Las redes sociales han reducido los costos de información y transacción a casi nada. Podemos responder en segundos a un comentario que viene del otro lado del mundo.
Pero la velocidad de la comunicación ha reducido nuestro tiempo para pensar. Si te demoras diez segundos en responder un WhatsApp, tu interlocutor te reclama que por qué te demoras tanto. Ello trae muchas cosas buenas. Mayor conectividad crea oportunidades de relaciones personales y de negocios. Sabemos más y aprendemos más rápido. Podemos encontrar lo que queremos en segundos. Pero no todo es tan bueno.
El bloguero Chris Pirillo decía que “Twitter es un buen sitio para decirle al mundo lo que estás pensando antes de que hayas tenido la oportunidad de pensarlo”. Y así es. La conectividad puede dinamizar la inteligencia. Pero también puede dinamizar la estupidez.
Y ello no solo se ve en redes como Twitter o Facebook. Las redes han contagiado el día a día. Las personas ya hablan y reaccionan casi en cualquier contexto como si estuvieran tuiteando, diciendo lo que piensan sin siquiera haberlo pensado. El discurso dominante no es reflexivo sino reactivo, en el sentido más instintivo del término. El espacio para razonar se ha reducido.
Y el efecto ha trascendido Twitter o Facebook. Está en la televisión, en la radio, en los periódicos. Está en la conversación de café o en encuentros en un bar.

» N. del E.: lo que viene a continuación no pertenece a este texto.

--- config.mk ---
export PLATFORM = sky130hd
export DESIGN_NAME = core_mem_top
export DESIGN_NICKNAME = d
export VERILOG_FILES = /design/src/core_mem_pkg.sv /design/src/inst_fetch.sv /design/src/load_store.sv /design/src/mem_arbiter.sv /design/src/core_mem_top.sv
export SDC_FILE = /design/constraint.sdc
export NUM_CORES = 1
export LEC_CHECK = 0
export BUFFER_PORTS_ARGS = -buffer_cell sky130_fd_sc_hd__buf_2
export CAP_MARGIN = 20
export CORE_UTILIZATION = 50
export DETAILED_ROUTE_END_ITERATION = 12
export PLACE_DENSITY = 0.77
export SLEW_MARGIN = 25
export SYNTH_ARGS = -nofsm -noshare
export SYNTH_HDL_FRONTEND = slang
export SYNTH_SLANG_ARGS = --single-unit
--- constraint.sdc ---
create_clock -name clk_i -period 7.06 [get_ports clk_i]
set_clock_uncertainty 0.1 [all_clocks]
set_input_delay 1.412 -clock clk_i [delete_from_list [all_inputs] [get_ports clk_i]]
set_output_delay 1.412 -clock clk_i [all_outputs]
set_load 0.03 [all_outputs]
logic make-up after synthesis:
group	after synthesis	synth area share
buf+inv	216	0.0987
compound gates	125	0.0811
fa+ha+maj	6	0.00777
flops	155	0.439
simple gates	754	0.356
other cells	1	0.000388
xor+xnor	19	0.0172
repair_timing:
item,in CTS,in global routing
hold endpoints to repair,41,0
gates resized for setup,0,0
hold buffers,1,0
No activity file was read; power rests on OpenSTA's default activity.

Nadie se escapa. Ni los periodistas ni los entrevistados. Ni los políticos ni las personas de a pie. Ni qué decir de los congresistas. Repiten sin pensar, juzgan sin razonar, condenan sin probar. Se crean olas de opinión sin que exista verdadera opinión. La idea más absurda se vuelve verdad gracias al rebote. A ‘Chespirito’ lo mataron infinidad de veces antes de que falleciera de verdad. Cualquier producto pasa al cadalso sin ninguna demostración de un defecto. Un dragón mecánico inexistente inició el incendio de Larcomar, una ficción tuitera que mezcló “Game of Thrones” con los cines UVK. Uno es corrupto o deja de serlo solo con viralizar una idea sin más base que un comentario suelto o un dato inconducente convertido en demostración en 140 caracteres. No es la lógica y el razonamiento los que hacen al argumento, sino su repetición.
La ola ahoga el sentido común, el derecho de defensa, la presunción de inocencia, el derecho a ser oído, el diálogo y la tolerancia.
Por alguna razón, el rebote incesante crea cargas de ira y enojo que se intensifican con cada retuiteada. Usamos menos sustantivos y más adjetivos. Todo se vuelve emocional. La verdad es producto de convertirse en tendencia, no de responder a la realidad.
Razonar requiere reflexión. Pero parece que ya no hay tiempo para eso. Estamos cayendo en una nueva forma de tiranía de masas y, como decía Borges, “las tiranías fomentan la estupidez”.